CourtMichigan Court of Appeals
DecidedJanuary 19, 2017
Docket329505
StatusUnpublished

This text of Erin Naseef v. Wallside Inc (Erin Naseef v. Wallside Inc) is published on Counsel Stack Legal Research, covering Michigan Court of Appeals primary law. Counsel Stack provides free access to over 12 million legal documents including statutes, case law, regulations, and constitutions.

Bluebook
Erin Naseef v. Wallside Inc, (Mich. Ct. App. 2017).

Opinion

STATE OF MICHIGAN

COURT OF APPEALS

ERIN NASEEF, UNPUBLISHED January 19, 2017 Plaintiff-Appellant,

v No. 329054 Oakland Circuit Court WALLSIDE, INC., LC No. 2014-143534-NO

Defendant, and

HFS CONSTRUCTION, LLC,

Defendant-Appellee.

ERIN NASEEF,

Plaintiff-Appellant,

v No. 329505 Oakland Circuit Court WALLSIDE, INC., LC No. 2014-143534-NO

Before: RIORDAN, P.J., and FORT HOOD and SERVITTO, JJ.

PER CURIAM.

In these consolidated appeals, plaintiff appeals two orders of the trial court dismissing her complaints against defendants Wallside, Inc. and HFS Construction, LLC under MCR 2.116(C)(10) (no genuine issue of material fact). We affirm in Docket No. 329505, and reverse in Docket No. 329054 and remand for proceedings consistent with this opinion.

I. FACTS

Plaintiff alleges that her foot was injured when a window was dropped on her foot by a service technician sent to her home to install/repair a window. Plaintiff filed a complaint seeking

-1- damages stemming from the injury which she alleged was caused by one of defendant, Wallside, Inc.’s (Wallside) employees. Wallside sought summary disposition under MCR 2.116(C)(10), arguing that the work was performed by its independent contractor, defendant HFS Construction, LLC, (HFS), and that Wallside was not responsible for any negligence committed by HFS. Wallside attached to its motion a copy of an “Installer’s Agreement” between it and HFS, in which HFS agreed that it was an independent contractor. HFS further agreed that it would be solely responsible for hiring, paying, and supervising its employees and establishing their working hours, that it would provide the necessary tools, and that it would be solely responsible for any damages resulting from work done under the agreement. Wallside also provided an affidavit executed by a long-time Wallside employee, who, consistent with the above agreement, averred that HFS was an independent contractor of Wallside, that “Wallside does not provide any rules or regulations regarding HFS’ work,” that the “means, methods and planning of the work is left exclusively to HFS,” that “Wallside does not control or direct how HFS’ work should be accomplished,” and that “Wallside does not provide any tools or workers to HFS.”

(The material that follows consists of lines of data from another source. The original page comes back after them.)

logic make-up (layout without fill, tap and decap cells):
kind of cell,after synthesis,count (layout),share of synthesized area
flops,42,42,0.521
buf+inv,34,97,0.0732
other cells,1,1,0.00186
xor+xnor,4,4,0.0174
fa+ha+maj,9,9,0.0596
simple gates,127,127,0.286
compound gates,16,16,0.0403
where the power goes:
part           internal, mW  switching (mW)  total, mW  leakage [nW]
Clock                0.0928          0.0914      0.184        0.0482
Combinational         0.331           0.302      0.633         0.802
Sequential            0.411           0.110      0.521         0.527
==> src/rtl/branch_hazard_controller_pkg.sv <==
// branch_hazard_controller_pkg: shared constants, state type and register-match helper
package branch_hazard_controller_pkg;
  localparam logic [1:0] FWD_REG = 2'b00;
  localparam logic [1:0] FWD_MEM_ALU = 2'b10;
  localparam logic [1:0] FWD_MEM_LOAD = 2'b01;
  localparam logic [4:0] REG_ZERO = 5'd0;
  typedef enum logic {RUN, STALL} state_t;
  function automatic logic reg_match(input logic [4:0] rd, input logic [4:0] rs);
    return (rd != REG_ZERO) && (rd == rs);
  endfunction
endpackage

==> src/rtl/branch_fwd_select.sv <==
// branch_fwd_select: MEM-stage forwarding select for one branch operand
module branch_fwd_select
  import branch_hazard_controller_pkg::*;
(
  input  logic       en,
  input  logic [4:0] rs,
  input  logic [4:0] mem_rd,
  input  logic       mem_reg_write,
  input  logic       mem_writeback,
  output logic [1:0] sel
);
  // load data or ALU result from MEM when it produces this operand
  always_comb begin
    sel = (en && mem_reg_write && reg_match(mem_rd, rs)) ? (mem_writeback ? FWD_MEM_LOAD : FWD_MEM_ALU) : FWD_REG;
  end
endmodule

==> src/rtl/branch_hazard_controller.sv <==
// branch_hazard_controller: ID-stage branch stall, operand forwarding and flush control
module branch_hazard_controller
  import branch_hazard_controller_pkg::*;
#(
  parameter int LOAD_STALLS = 1,
  parameter int CNT_W = 16
) (
  input  logic             clk,
  input  logic             reset,
  input  logic             id_valid,
  input  logic             id_is_branch,
  input  logic [4:0]       id_rs1,
  input  logic [4:0]       id_rs2,
  input  logic [4:0]       ex_rd,
  input  logic             ex_reg_write,
  input  logic             ex_mem_read,
  input  logic [4:0]       mem_rd,
  input  logic             mem_reg_write,
  input  logic             mem_writeback,
  input  logic             branch_taken,
  output logic             stall_pc,
  output logic             stall_if_id,
  output logic             bubble_id_ex,
  output logic             flush_if_id,
  output logic [1:0]       fub_cs_1,
  output logic [1:0]       fub_cs_2,
  output logic [CNT_W-1:0] stall_cycles
);
  localparam logic [1:0] LOAD_NEED = 2'(LOAD_STALLS);

  if (LOAD_STALLS < 1 || LOAD_STALLS > 3) begin : g_bad_load_stalls
    $error("LOAD_STALLS must be in 1..3");
  end

  state_t     state, state_n;
  logic [1:0] cnt, cnt_n, need;
  logic       br, hz_ex, multi, stall, fwd_en;

  // hazard detection, next state and stall/flush decisions
  always_comb begin
    br = id_valid & id_is_branch;
    hz_ex = br & ex_reg_write & (reg_match(ex_rd, id_rs1) | reg_match(ex_rd, id_rs2));
    need = ex_mem_read ? LOAD_NEED : 2'd1;
    multi = hz_ex && (need > 2'd1);
    state_n = (state == STALL) ? ((cnt == 2'd1) ? RUN : STALL) : (multi ? STALL : RUN);
    cnt_n = (state == STALL) ? cnt - 2'd1 : (multi ? need - 2'd1 : 2'd0);
    stall = !reset && ((state == STALL) || hz_ex);
    fwd_en = !reset && br && !stall;
    stall_pc = stall;
    stall_if_id = stall;
    bubble_id_ex = stall;
    flush_if_id = fwd_en & branch_taken;
  end

  // state and remaining-stall counter
  always_ff @(posedge clk) begin
    if (reset) begin
      state <= RUN;
      cnt <= 2'd0;
    end else begin
      state <= state_n;
      cnt <= cnt_n;
    end
  end

  // saturating count of branch-induced stall cycles
  always_ff @(posedge clk) begin
    if (reset) stall_cycles <= '0;
    else if (stall && stall_cycles != '1) stall_cycles <= stall_cycles + 1'b1;
  end

  branch_fwd_select u_fwd1 (
    .en(fwd_en), .rs(id_rs1), .mem_rd(mem_rd), .mem_reg_write(mem_reg_write),
    .mem_writeback(mem_writeback), .sel(fub_cs_1)
  );

  branch_fwd_select u_fwd2 (
    .en(fwd_en), .rs(id_rs2), .mem_rd(mem_rd), .mem_reg_write(mem_reg_write),
    .mem_writeback(mem_writeback), .sel(fub_cs_2)
  );
endmodule
==> config.mk <==
export PLATFORM = sky130hd
export DESIGN_NAME = branch_hazard_controller
export DESIGN_NICKNAME = d
export VERILOG_FILES = /design/src/rtl/branch_hazard_controller_pkg.sv /design/src/rtl/branch_fwd_select.sv /design/src/rtl/branch_hazard_controller.sv
export SDC_FILE = /design/constraint.sdc
export NUM_CORES = 1
export LEC_CHECK = 0
export ABC_AREA = 1
export BUFFER_PORTS_ARGS = -buffer_cell sky130_fd_sc_hd__buf_2
export CORE_MARGIN = 5
export CORE_UTILIZATION = 49
export CTS_CLUSTER_SIZE = 14
export DETAILED_ROUTE_END_ITERATION = 16
export GPL_ROUTABILITY_DRIVEN = 0
export GPL_TIMING_DRIVEN = 0
export PLACE_DENSITY = 0.76
export REMOVE_ABC_BUFFERS = 1
export SLEW_MARGIN = 0
export SYNTH_ARGS = -nofsm -noshare
export SYNTH_HDL_FRONTEND = slang
export SYNTH_SLANG_ARGS = --single-unit
==> constraint.sdc <==
create_clock -name clk -period 2 [get_ports clk]
set_input_delay 0 -clock clk [delete_from_list [all_inputs] [get_ports clk]]
set_output_delay 0 -clock clk [all_outputs]
set_load 0.005 [all_outputs]
==> impl_metrics.yaml <==
worst_setup_path:
  required_ps: 2240
  slowest_delay_ps: 420
  cp.buffers_inverters: 0
  cp.arrival_ps: 2040
  cp-start-kind: "flip-flop"
  worstSetupEndpointType: "flip-flop"
  crit_family: "simple AND/OR/NAND/NOR gates"
  path_cells: "ha_1, nand2_1, nor2_4, nand2_2, nor2_4, nand2_4, nand2_4, nand2_1, a21oi_2"
  crit_slowest_cell: "dfxtp_1"
  worstPathMaxFanout: 17
  path_class: "reg -> reg"
timing:
  finalCriticalPeriod_ps: 1800
  max_freq_ghz: 0.555
  slew_headroom: 0.698
  fin_skew_ps: 5.93
  setup_viol: 0
  setup_tns_ps: 0
  finalHoldViolCount: 0
  tightestPinTransition_ps: 451
  rsz0062_at_grt: "false"
  slew_violations: 0
  fin_crit_sh: 0.901
clocking:
  post_cts_resized: 0
  cts_made_buffers: 3
  cts_sinks: 19
  clk_latency_ps: 300
  clkTransAtPathRegs_ps: 100
  clock_path_buffers: 2
  post_cts_buffers: 0
  cts_tree: "yes"
  ctsHoldBuffers: 0
  htree_levels: 1
  cts-root-buf: "clkbuf_4"
route:
  drtIter0Drc: 73
  vias: 1550
  drc: 0
  drtPass1Iterations: 4
  postRouteAntennaNets: 0
  wirelength_microns: 3530
  wl_per_cell_microns: 11.7
  via_per_inst: 5.13
global_routing:
  globalRouteMet3Util: 0.0468
  antenna_found_initial: 0
  grt.busiest_layer: "met2"
  gr-usage-met1: 0.208
  grtUsageMet2: 0.299
  grt_max_degree: 25
  grt_pass1_wl_microns: 5910
  grt-ovfl-total: 0
  first_global_vias: 1422
  track_usage: 0.174
layout:
  antennaDiodeCount: 0
  layout_commonest_cell: "nand2_1"
  register_area_sq_um: 380
  multi_input_area_sq_um: 937
  fin_nets: 301
  fill_cells: 308
  instances_no_fill: 302
  final_cell_mix: "nand2_1 (60), buf_2 (51), inv_1 (24), nand3_1 (24)"
  drive_gt1_frac: 0.271
  fin_util: 0.582
  syn2layout_area_growth_pct: 17.7
pwr:
  comb_power_share: 0.158
  p_leak_nw: 0.858
  clock_power_share: 0.286
  cell_internal_pwr_uw: 503
  p_seq_frac: 0.556
  cellPowerDensity_nw_per_um2: 393
  switchingPower_uw: 178
  ir_drop_v: 0.000191
  switching_share: 0.261
placement:
  port_buffers: 51
  dp_cells: 298
  dp_hpwl_microns: 2730
synthesis:
  ys_types: 25
  syn_inst: 222
  syn-cell-area_sq_um: 1470
  yosysSeqAreaShare: 0.258
  yosys_warnings: 0
  ys_seq_elements: 19
  avgSynthCellArea_sq_um: 6.64
floorplanning:
  core_area_sq_um: 2980
  initial_core_util: 0.495
  die_area_sq_um: 4200
  ios: 53
  rows: 20
  die-height_microns: 64.8
  fp.dieW_microns: 64.8
run:
  maxCapViolCount: 0
run_status:
  status: "completed"
hold_path:
  hold_path_class: "in -> reg"
==> cells in the mapped netlist, drive strengths merged <==
| cell type | count | share of area |
|---|---|---|
| xor2 | 15 | 0.089 |
| and3 | 1 | 0.0042 |
| dfxtp | 19 | 0.26 |
| a31oi | 1 | 0.0042 |
| buf | 7 | 0.040 |
| nand4 | 5 | 0.021 |
| nor3 | 12 | 0.044 |
| ha | 2 | 0.017 |
| inv | 25 | 0.064 |
| nand2 | 64 | 0.18 |
| nor4 | 1 | 0.0042 |
| xnor2 | 7 | 0.042 |
| nand3 | 24 | 0.081 |
| a21oi | 16 | 0.080 |
| nor3b | 1 | 0.0085 |
| clkbuf | 1 | 0.0025 |
| nor2 | 21 | 0.064 |
==> sequential cells by signal, summed over array words and instances (netlist names) <==
signal	flops
cnt	2
state	1
stall_cycles	16
==> layout make-up <==
cell class,instances,share of cell area
timing repair buffer,51,0.147
sequential,19,0.219
inverter,25,0.0541
multi-input combinational,170,0.540
clock buffer,4,0.0152
tap,33,0.0238
==> power groups by stage <==
stage / combinational, mW / sequential [mW] / clock [mW]
after floorplan: 0.0515 / 0.387 / 0
after global placement: 0.106 / 0.387 / 0
after detailed placement: 0.108 / 0.387 / 0
after CTS: 0.108 / 0.379 / 0.206
after global routing: 0.120 / 0.379 / 0.224
final: 0.108 / 0.378 / 0.195
==> worst register-to-register path, stage by stage (launching register included) <==
cell and delay (ps):
dfxtp_1 420, ha_1 220, nand2_1 130, nor2_4 180, nand2_2 110, nor2_4 110, nand2_4 140, nand2_4 210
nand2_1 100, a21oi_2 120
==> layer usage <==
metal / routed length (microns) / vias to the layer above
met5: 0 / -
met4: 43 / 0
met3: 230 / 5
met2: 1670 / 44
met1: 1590 / 700
li1: - / 801
==> cells by family after synthesis <==
kind of cell	synth area share
adder cells (fa/ha/maj)	0.0170
flip-flops	0.258
XOR/XNOR	0.131
AND/OR/NAND/NOR	0.404
buffers and inverters	0.106
AO/OA/AOI/OAI	0.0840
==> metrics by stage <==
step	total power [mW]	cell area (sq um)	setup WS (ps)	hold WS, ps
floorplan	0.439	1410	412	35.4
global placement	0.493	1710	275	264
detailed placement	0.495	1710	229	271
CTS	0.693	1730	191	89.3
global route	0.723	1730	9.36	85.0
finish	0.681	1730	198	103
==> final timing paths <==
check	startpoint	to	slack (ps)	depth (start not counted)
max	stall_cycles[0]	stall_cycles[8]	200	9
min	reset	stall_cycles[6]	100	2
max reg2reg	stall_cycles[0]	stall_cycles[8]	200	9
min reg2reg	cnt[0]	cnt[0]	440	1
No activity file was read; power rests on OpenSTA's default activity.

Wallside also attached a service ticket for the work performed by HFS on plaintiff’s window, which indicates that HFS was paid an amount that varied with the work involved. Wallside also provided a summary of the incident signed by Adam Dandron, who was repairing the window on behalf of HFS when the accident occurred. Dandron attested that he did not drop a window on plaintiff’s foot. Rather, he maintained that the window sash, weighing between seven and ten pounds, fell from the window and landed on plaintiff’s foot.

Plaintiff responded to Wallside’s motion by arguing that the request for summary disposition was “absurd” because the individuals repairing her window were either Wallside’s employees or its ostensible agents and because discovery had not yet been completed. The only relevant evidence plaintiff attached to her reply was a screenshot of a webpage on Wallside’s website titled “Our Installation,” which plaintiff contended implies that those working on Wallside windows were Wallside employees, and thus ostensible agents of the company. Plaintiff attached no affidavits to her response.

The trial court found that plaintiff failed to present any evidence to counter the evidence Wallside attached to its summary disposition motion. The trial court therefore awarded summary judgment to Wallside. However, the trial court granted plaintiff’s motion to amend her complaint to add HFS as a defendant.

Plaintiff did amend her complaint, now alleging that she was injured when HFS employees or ostensible agents acted negligently in repairing her window. HFS subsequently filed a motion for summary disposition pursuant to MCR 2.116(C)(10), asking the trial court to dismiss the case because the service technician who was working on plaintiff’s window when she was allegedly injured was an independent contractor of HFS, and, therefore, HFS was not liable for any negligence on his part. HFS attached to this motion a copy of Dandron’s summary of the incident (mentioned above) and a copy of an agreement between HFS and Dandron in which the latter agreed to be “an independent contractor solely responsible for his or her actions and inactions.” HFS also attached a signed affidavit by the employee of HFS responsible for its day-to-day operations, who averred that Dandron was an independent contractor, that he did not instruct Dandron “concerning the methods, processes, or procedures by which he was to repair

-2- the window” at plaintiff’s residence, and that he did not assign any other independent contractors to work with Dandron on plaintiff’s window.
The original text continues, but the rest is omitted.